White Wolf is een prachtige indiaan met een getaande huid en een prachtige hoofdtooi met witte veren. Hij heeft een kleurige deken om zich heen en hij rookt een pijp terwijl hij zijn wijsheden met mij deelt. Op een dag vertelde hij me een prachtig verhaal wat ik graag met je wil delen. Het is het verhaal van de Weg van de Steen, die net zo is als het leven.
Het verhaal begint bij een berg, een grote berg van harde rots. Op een dag sloeg de bliksem in op de berg en grote stukken rots kwamen los en rolden kletterend de berg af. Onderaan de berg bleven de rotsblokken liggen. Onze steen was een van deze rotsblokken. Beduusd vroeg hij zich af wat er gebeurd was. De steen merkte dat hij alleen was, geen deel meer van de berg en hij voelde zich verlaten en eenzaam.
Na een tijd merkte hij dat er ook andere rotsblokken om hem heen lagen. Er was een flinke strijd gaande tussen deze rotsblokken. Ze vergeleken zich met elkaar, wie nu de grootste en de mooiste was. Ze ruzieden omdat ze allemaal vonden dat zij de oorspronkelijke berg waren. Onze steen deed hier vrolijk aan mee.
Het weer en de wind echter hadden hun invloed op de rosten en ze werden gevormd door de wind en de regen, steeds een beetje kleiner. Op een dag kwam er een grote storm met veel regen en de rotsblokken werden weggespoeld, zo ook onze steen.
Hij kwam in een wilde rivier terecht en het water nam hem mee en vormde hem verder steeds meer stukken braken af of sleten weg. Er kwam een mens en die stapelde hem op met anderen tot een dam. Weer ruzieden ze wie de beste en de mooiste was. De dam brak en de steen vervolgde zijn reis.

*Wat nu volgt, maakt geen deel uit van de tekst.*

===== config.mk =====
export PLATFORM = sky130hd
export DESIGN_NAME = bus_arbiter_rr
export DESIGN_NICKNAME = d
export VERILOG_FILES = /design/src/rtl/bus_arbiter_rr_pkg.sv /design/src/rtl/bus_arbiter_rr_pick.sv /design/src/rtl/bus_arbiter_rr.sv
export SDC_FILE = /design/constraint.sdc
export NUM_CORES = 1
export LEC_CHECK = 0
export BUFFER_PORTS_ARGS = -buffer_cell sky130_fd_sc_hd__clkbuf_2
export CAP_MARGIN = 5
export CORE_AREA = 2 2 132 134
export CTS_CLUSTER_DIAMETER = 200
export DETAILED_ROUTE_END_ITERATION = 8
export DIE_AREA = 0 0 134 136
export PLACE_DENSITY = 0.43
export SLEW_MARGIN = 0
export SYNTH_ARGS = -nofsm -noshare
export SYNTH_HDL_FRONTEND = slang
export SYNTH_HIERARCHICAL = 1
export SYNTH_SLANG_ARGS = --single-unit

===== constraint.sdc =====
create_clock -name i_clk -period 1.1 [get_ports i_clk]
set_input_delay 0.11 -clock i_clk [delete_from_list [all_inputs] [get_ports i_clk]]
set_output_delay 0.11 -clock i_clk [all_outputs]
set_load 0.05 [all_outputs]

===== src/rtl/bus_arbiter_rr_pkg.sv =====
// Shared definitions for the round-robin bus arbiter: FSM encoding,
// bus field widths and the AMO funct7 codes also used by memory_controller.
package bus_arbiter_rr_pkg;

   localparam int XLEN = 32;
   localparam int BE_W = 4;
   localparam int OP_W = 7;

   typedef enum logic [1:0] {
      ST_IDLE   = 2'd0,
      ST_BUSY   = 2'd1,
      ST_LOCKED = 2'd2
   } arb_state_e;

   // funct7 with aq/rl cleared
   localparam logic [OP_W-1:0] AMO_ADD  = 7'b0000000;
   localparam logic [OP_W-1:0] AMO_SWAP = 7'b0000100;
   localparam logic [OP_W-1:0] AMO_LR   = 7'b0001000;
   localparam logic [OP_W-1:0] AMO_SC   = 7'b0001100;
   localparam logic [OP_W-1:0] AMO_XOR  = 7'b0010000;
   localparam logic [OP_W-1:0] AMO_OR   = 7'b0100000;
   localparam logic [OP_W-1:0] AMO_AND  = 7'b0110000;
   localparam logic [OP_W-1:0] AMO_MIN  = 7'b1000000;
   localparam logic [OP_W-1:0] AMO_MAX  = 7'b1010000;
   localparam logic [OP_W-1:0] AMO_MINU = 7'b1100000;
   localparam logic [OP_W-1:0] AMO_MAXU = 7'b1110000;

endpackage


===== src/rtl/bus_arbiter_rr_pick.sv =====
// Combinational circular first-one search: returns the first set request
// at or above i_ptr, wrapping from N_PORTS-1 back to 0.
module bus_arbiter_rr_pick #(
   parameter int N_PORTS = 2,
   parameter int IDW     = $clog2(N_PORTS)
) (
   input  logic [N_PORTS-1:0] i_req,
   input  logic [IDW-1:0]     i_ptr,
   output logic [IDW-1:0]     o_idx,
   output logic               o_valid
);

   localparam logic [IDW-1:0] LAST_IDX = IDW'(N_PORTS - 1);

   logic [IDW-1:0] scan;

   always_comb begin
      o_valid = 1'b0;
      o_idx   = '0;
      scan    = i_ptr;
      for (int i = 0; i < N_PORTS; i++) begin
         if (!o_valid && i_req[scan]) begin
            o_valid = 1'b1;
            o_idx   = scan;
         end
         scan = (scan == LAST_IDX) ? '0 : scan + IDW'(1);
      end
   end

endmodule


===== src/rtl/bus_arbiter_rr.sv =====
// N-port round-robin arbiter in front of the memory_controller port, with a
// lock held across atomic sequences. Optional lock timeout: ARB_LOCK_TIMEOUT_EN.
module bus_arbiter_rr
   import bus_arbiter_rr_pkg::*;
#(
   parameter int N_PORTS  = 2,
   parameter int IDW      = $clog2(N_PORTS),
   parameter int LOCK_MAX = 16
) (
   input  logic                    i_clk,
   input  logic                    i_rst_n,
   input  logic [N_PORTS-1:0]      i_bus_en,
   input  logic [N_PORTS-1:0]      i_wr_en,
   input  logic [N_PORTS*XLEN-1:0] i_wr_data,
   input  logic [N_PORTS*XLEN-1:0] i_addr,
   input  logic [N_PORTS*BE_W-1:0] i_byte_en,
   input  logic [N_PORTS-1:0]      i_atomic,
   input  logic [N_PORTS*OP_W-1:0] i_operation,
   output logic [N_PORTS-1:0]      o_ack,
   output logic [N_PORTS*XLEN-1:0] o_rd_data,
   output logic                    o_bus_en,
   output logic                    o_wr_en,
   output logic [XLEN-1:0]         o_wr_data,
   output logic [XLEN-1:0]         o_addr,
   output logic [BE_W-1:0]         o_byte_en,
   output logic                    o_atomic,
   output logic [OP_W-1:0]         o_operation,
   output logic [IDW-1:0]          o_id,
   input  logic                    i_ack,
   input  logic [XLEN-1:0]         i_rd_data,
   output logic                    o_lock_timeout,
   output logic [1:0]              o_state
);

   // Handshake: a master holds i_bus_en (and its fields) until it sees its
   // o_ack bit; downstream sees o_bus_en until the one-cycle i_ack pulse.

   if (N_PORTS < 2 || LOCK_MAX < 2) begin : g_param_check
      $error("bus_arbiter_rr: N_PORTS and LOCK_MAX must both be >= 2");
   end

   localparam logic [IDW-1:0] LAST_IDX = IDW'(N_PORTS - 1);

   arb_state_e     state_q, state_d;
   logic [IDW-1:0] grant_q, grant_d;
   logic [IDW-1:0] ptr_q, ptr_d;
   logic [IDW-1:0] pick_idx;
   logic [IDW-1:0] grant_inc;
   logic           pick_valid;
   logic           busy;
   logic           lock_timeout;

   logic [XLEN-1:0] wr_data_a   [N_PORTS];
   logic [XLEN-1:0] addr_a      [N_PORTS];
   logic [BE_W-1:0] byte_en_a   [N_PORTS];
   logic [OP_W-1:0] operation_a [N_PORTS];

   bus_arbiter_rr_pick #(
      .N_PORTS (N_PORTS),
      .IDW     (IDW)
   ) u_pick (
      .i_req   (i_bus_en),
      .i_ptr   (ptr_q),
      .o_idx   (pick_idx),
      .o_valid (pick_valid)
   );

   assign busy      = (state_q == ST_BUSY);
   assign grant_inc = (grant_q == LAST_IDX) ? '0 : grant_q + IDW'(1);

`ifdef ARB_LOCK_TIMEOUT_EN
   localparam int CNT_W = $clog2(LOCK_MAX);
   localparam logic [CNT_W-1:0] LOCK_LAST = CNT_W'(LOCK_MAX - 1);

   logic [CNT_W-1:0] lock_cnt_q;

   // Counts idle cycles spent holding the lock; zero on the first LOCKED cycle.
   always_ff @(posedge i_clk or negedge i_rst_n) begin
      if (!i_rst_n) begin
         lock_cnt_q <= '0;
      end else if (state_q != ST_LOCKED) begin
         lock_cnt_q <= '0;
      end else if (!i_bus_en[grant_q]) begin
         lock_cnt_q <= lock_cnt_q + CNT_W'(1);
      end
   end
`endif

   always_ff @(posedge i_clk or negedge i_rst_n) begin
      if (!i_rst_n) begin
         state_q <= ST_IDLE;
         grant_q <= '0;
         ptr_q   <= '0;
      end else begin
         state_q <= state_d;
         grant_q <= grant_d;
         ptr_q   <= ptr_d;
      end
   end

   always_comb begin
      state_d      = state_q;
      grant_d      = grant_q;
      ptr_d        = ptr_q;
      lock_timeout = 1'b0;
      case (state_q)
         ST_IDLE: begin
            if (pick_valid) begin
               grant_d = pick_idx;
               state_d = ST_BUSY;
            end
         end
         ST_BUSY: begin
            // The ack wins over a dropped request in the same cycle.
            if (i_ack) begin
               ptr_d   = grant_inc;
               state_d = i_atomic[grant_q] ? ST_LOCKED : ST_IDLE;
            end else if (!i_bus_en[grant_q]) begin
               state_d = ST_IDLE;
            end
         end
         ST_LOCKED: begin
            if (i_bus_en[grant_q]) begin
               state_d = ST_BUSY;
            end else if (!i_atomic[grant_q]) begin
               state_d = ST_IDLE;
            end
`ifdef ARB_LOCK_TIMEOUT_EN
            else if (lock_cnt_q == LOCK_LAST) begin
               state_d      = ST_IDLE;
               ptr_d        = grant_inc;
               lock_timeout = 1'b1;
            end
`endif
         end
         default: state_d = ST_IDLE;
      endcase
   end

   for (genvar k = 0; k < N_PORTS; k++) begin : g_port
      assign wr_data_a[k]   = i_wr_data[k*XLEN +: XLEN];
      assign addr_a[k]      = i_addr[k*XLEN +: XLEN];
      assign byte_en_a[k]   = i_byte_en[k*BE_W +: BE_W];
      assign operation_a[k] = i_operation[k*OP_W +: OP_W];
      assign o_ack[k]       = busy && (grant_q == IDW'(k)) && i_ack;
      assign o_rd_data[k*XLEN +: XLEN] = (busy && (grant_q == IDW'(k))) ? i_rd_data : '0;
   end

   // Downstream fields are zero outside BUSY so reset and idle present a clean bus.
   assign o_bus_en       = busy & i_bus_en[grant_q];
   assign o_wr_en        = busy & i_wr_en[grant_q];
   assign o_wr_data      = busy ? wr_data_a[grant_q]   : '0;
   assign o_addr         = busy ? addr_a[grant_q]      : '0;
   assign o_byte_en      = busy ? byte_en_a[grant_q]   : '0;
   assign o_atomic       = busy & i_atomic[grant_q];
   assign o_operation    = busy ? operation_a[grant_q] : '0;
   assign o_id           = busy ? grant_q : '0;
   assign o_lock_timeout = lock_timeout;
   assign o_state        = state_q;

endmodule


==> flow_summary.json <==
{
  "status": "finished, violations left",
  "violations": "negative setup slack",
  "synth_edf_count": 0,
  "initial_utilization_pct": 11.3,
  "synthCells": 273,
  "coreArea_mm2": 0.0169,
  "syn-num-nets": 464,
  "vias_per_cell": 4.02,
  "antenna_found_initial": 0,
  "die_h_um": 136,
  "crit_end": "o_addr[15]",
  "yosys.area.top_type_share_pct": 40.9,
  "rows": 48,
  "clk_path_buf_depth": 2,
  "synth.avg_cell_area_um2": 7.00,
  "synth_flop_cell": "dfrtp_1",
  "gp_routability_congestion": 0.734,
  "netlist_area_mm2": 0.00191,
  "clock_sinks": 4,
  "worstReg2RegEnd": "o_state[1]",
  "async_flop_share_pct": 100,
  "power_density_mw_per_mm2": 3360,
  "grt_start_max_net_pins": 36,
  "switching_share_pct": 51.1,
  "hpwl_um": 9090,
  "r2r_start": "grant_q",
  "grt_first_pass_wirelength_um": 18900,
  "ir_drop_v": 0.00212,
  "synth_warnings": 6,
  "drv_cap": 0,
  "rsz0062_at_grt": "yes",
  "leakage_nw": 3.45,
  "fin_crit_sh_pct": 154,
  "crit_start": "grant_q",
  "drt_iter0_markers": 74,
  "die_w_um": 134,
  "crit_arrival_ps": 1590,
  "finalHoldViolCount": 0,
  "seqPwrFrac_pct": 1.2,
  "portBuffers": 337,
  "avgRoutedWirePerCell_um": 16.3,
  "synth-seq-cells": 4,
  "drc_errors": 0,
  "drt_first_pass_iters": 3,
  "num_vias": 3513,
  "r2r_setup_slack_ps": -340,
  "grt_pass1_vias": 3483,
  "drive_above_1_share_pct": 94.3,
  "htreeDepth": 1,
  "synth.largest_area_cell": "mux2i_1",
  "synthTopCellsByArea": "mux2i_1, nor2_1, and2_1",
  "antenna_cells": 0,
  "start_kind": "flop",
  "pre_cts_ws_ps": -391,
  "layout_min_cycle_time_ps": 1700,
  "clkLatencyLatePin_ps": 230,
  "hp-class": "input port to flop",
  "cp-end-kind": "output pin",
  "crit_fanout": 12,
  "setup_slack_ps": -598,
  "area_growth_syn_to_layout_pct": 312,
  "root_buffer": "clkbuf_16",
  "placed_cells": 845,
  "worstRegToRegCells": 6,
  "ant_nets": 0,
  "setup_violations": 149,
  "p_comb_share_pct": 96.5,
  "yosysSeqAreaShare_pct": 5.24,
  "io_pins": 339,
  "clk_pin_slew_ps": 30,
  "p_sw_mw": 13.5,
  "synth_cell_types": 23,
  "grt_usage_pct": 12.9,
  "finalSetupTns_ps": -77990,
  "totalWireLength_um": 14300,
  "fin_worst_skew_ps": 1.55,
  "power.internal_mw": 12.9,
  "cts_tree": "yes",
  "final_nets": 840,
  "fmax_ghz": 0.589,
  "power_frac_clock_pct": 2.2,
  "grt.overflow.total": 0,
  "stdcell_count": 873,
  "cts_made_buffers": 3,
  "dieArea_mm2": 0.0182,
  "crit_type": "flop to output pin",
  "fin_hold_ws_ps": 201,
  "crit_required_ps": 990,
  "slew_viol_final": 0
}
==> registers in the layout, summed over array words and instances (netlist names) <==
signal and count:
o_state 2, ptr_q 1, grant_q 1
==> worst max-delay path, cell delays in order, from the launching register on <==
cell     delay [ps]
dfrtp_4         520
buf_12          170
buf_12          170
mux2i_4         200
nor2_4          120
buf_6           160
==> layout by cell type, fill, tap and decap left out, types with 2 or more instances in the layout <==
cell / instances
and2_4: 34
and3_4: 33
buf_12: 44
buf_16: 4
buf_4: 15
buf_6: 23
buf_8: 84
clkbuf_16: 34
clkbuf_2: 190
clkbuf_8: 8
dfrtp_2: 2
mux2i_1: 24
mux2i_2: 7
mux2i_4: 47
nor2_1: 2
nor2_2: 32
nor2_4: 46
==> power by group through the flow <==
| stage | clock network, mW | registers [mW] | logic (mW) |
|---|---|---|---|
| 2_1_floorplan | 0 | 0.378 | 12.6 |
| 3_3_place_gp | 0 | 0.302 | 17.5 |
| 3_5_place_dp | 0 | 0.301 | 17.5 |
| 4_1_cts | 0.598 | 0.306 | 22.3 |
| 5_1_grt | 0.612 | 0.336 | 26.4 |
| 6_report | 0.590 | 0.324 | 25.6 |
==> final cells by class <==
| class | instances | area [um2] |
|---|---|---|
| Clock buffer | 4 | 78.8 |
| Fill cell | 1496 | 9000 |
| Multi-Input combinational cell | 239 | 2930 |
| Tap cell | 225 | 282 |
| Sequential cell | 4 | 106 |
| Inverter | 1 | 3.75 |
| Timing Repair Buffer | 400 | 4470 |
==> cells by family (layout without fill, tap and decap cells) <==
kind of cell | after synthesis | after routing | share of synthesized area, %
AND/OR/NAND/NOR | 154 | 154 | 40.6
multiplexers | 79 | 79 | 41.5
buffers and inverters | 30 | 405 | 10.5
AO/OA/AOI/OAI | 5 | 5 | 1.96
flip-flops | 4 | 4 | 5.24
other | 1 | 1 | 0.196
==> layer usage <==
layer / global-route usage, % / wire [um]
met1: 14.3 / 4770
met2: 25.2 / 8260
met3: 2.35 / 1040
met4: 2.72 / 200
met5: 0 / 0
==> per-stage QoR <==
| step | total power, mW | instance area (um2) | utilization, % |
|---|---|---|---|
| CTS | 23.2 | 7100 | 42.1 |
| floorplan | 13.0 | 2590 | - |
| detailed placement | 17.8 | 5210 | 30.8 |
| global placement | 17.8 | 5210 | 30.8 |
| finish | 26.5 | 7870 | 46.6 |
| global route | 27.4 | 7870 | 46.6 |
==> cell usage after synthesis (2+ instances only) <==
library cell and instances:
nor2_1 80, mux2i_1 78, buf_6 8, buf_2 11, and2_1 34, nand2_1 2
clkbuf_1 6, dfrtp_1 4, buf_4 4, and3_1 33
==> worst min-delay path by stage <==
stage	startpoint	endpoint	slack (ps)	cells after the start
2_1_floorplan	i_rst_n	grant_q	-190	0
3_3_place_gp	i_rst_n	ptr_q	-70	1
3_5_place_dp	i_rst_n	ptr_q	-70	1
4_1_cts	i_ack	o_state[0]	170	2
5_1_grt	i_ack	o_state[0]	210	2
6_report	i_ack	o_state[0]	200	2
==> what timing repair did <==
| item | 4_1_cts | 5_1_grt |
|---|---|---|
| hold buffers | 1 | 0 |
| pin swaps | 13 | 35 |
| endpoints found under the setup margin | 151 | 151 |
| setup buffers | 7 | 5 |
| hold endpoints to repair | 4 | 0 |
| resized for setup | 338 | 177 |
| gates cloned | 3 | 9 |
Power figures use the tool's default switching activity.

Het water droogde op en hij werd een deel van de steppe. De rots was een steen geworden, werd opgeraapt en door een mens. Zij luisterde naar het verhaal van de steen en droeg hem een tijd bij zich. Maar het verhaal gaat verder. Ze verliest de steen of gaf hem misschien bewust terug aan de aarde.
Op een dag komt onze steen in de zee, en de zee vormt de steen verder, laag voor laag schuurt hij eraf. Samen met al die andere stenen rolt hij in de branding. Op een dag is er van onze steen nog maar een zandkorreltje over, al het andere is er tijdens zijn leven afgeschuurd. En als kleine zandkorrel daar op het grote strand beseft onze steen: “Ik ben weer deel van het geheel! Alleen ben ik slechts een zandkorreltje maar samen zijn we ZAND!”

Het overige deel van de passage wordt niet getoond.